WAY #19. ACCEPT AND DON’T CAST STONES. God’s love opens the doors of our church to all people. Just as Jesus did, welcome people as they are. It’s not up to us to judge. Love unconditionally, and as Christ has received you, receive others.
Scriptures: 1 Timothy 2: 6- 7; Luke 15: 1-2; Romans 15: 7
 
YEARS AGO ON A sunny September day in east Los Angeles, I found myself standing in the middle of a noisy courtyard surrounded by teens eating lunch. It was my first day at San Marino High School as a volunteer Young Life leader. I was there to meet students, strike up conversations, and invite them to youth group.
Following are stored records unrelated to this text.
==> src/rtl/approx_err_dist.sv <==
// approx_err_dist: exact sum of the operands and its absolute distance from the approximate result.
module approx_err_dist #(
   parameter int WIDTH = 16
) (
   input  logic [WIDTH-1:0] op_a_i,
   input  logic [WIDTH-1:0] op_b_i,
   input  logic             cin_i,
   input  logic [WIDTH:0]   approx_sum_i,
   output logic [WIDTH:0]   ed_o
);
   logic [WIDTH:0]   exact;
   logic [WIDTH+1:0] diff;
   logic [WIDTH+1:0] neg;
   assign exact = {1'b0, op_a_i} + {1'b0, op_b_i} + {{WIDTH{1'b0}}, cin_i};
   // one extra bit so the sign of exact - approx survives
   assign diff  = {1'b0, exact} - {1'b0, approx_sum_i};
   assign neg   = -diff;
   assign ed_o  = diff[WIDTH+1] ? neg[WIDTH:0] : diff[WIDTH:0];
endmodule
Driving to campus earlier that day, I had a game plan: Find parking. Walk onto campus like you know what you’re doing. Be confident. I found parking, but anything resembling confidence had been lost somewhere along the 210 freeway. Who knew walking back onto a high school campus could bring back all the old fears like vulnerability, rejection and self-doubt.
 
Way #19 takes me back to my Young Life days when my heart and eyes were really opened to the relational nature of Jesus’ ministry. Jesus loved spending time with messy people because he saw past the surface, far beyond our fear-based judgments and straight into the heart of humanity — our universal need to love and be loved. Love can only happen in relationship with Jesus and with other people. Or more specifically, through extravagant friendship.
 
“I came not to judge the world, but to save the world!,” Jesus shouts in John 12. Watch!, Jesus is saying. Watch how extravagant friendship—love without judgment and expectation—can free you, transform you, enliven the church, our neighborhoods, the world! Watch how unconditional love can liberate humanity from its fearful, selfish nature! C.S. Lewis puts it another way: “Friendship is unnecessary, like philosophy, like art, like the universe itself (for God did not need to create). It has no survival value; rather it is one of those things which give value to survival.”
 
On my first day at San Marino High School, there was no difference between me and the hundreds of students that huddled in their lunchtime cliques. We all were hungry for acceptance and love and probably some Oreos, too. Which is when I heard eight memorable words from a freshman girl nearby: “You can sit with us if you want.” So I did. They sounded like Jesus’ words, because they were. Words of invitation, belonging and extravagant friendship.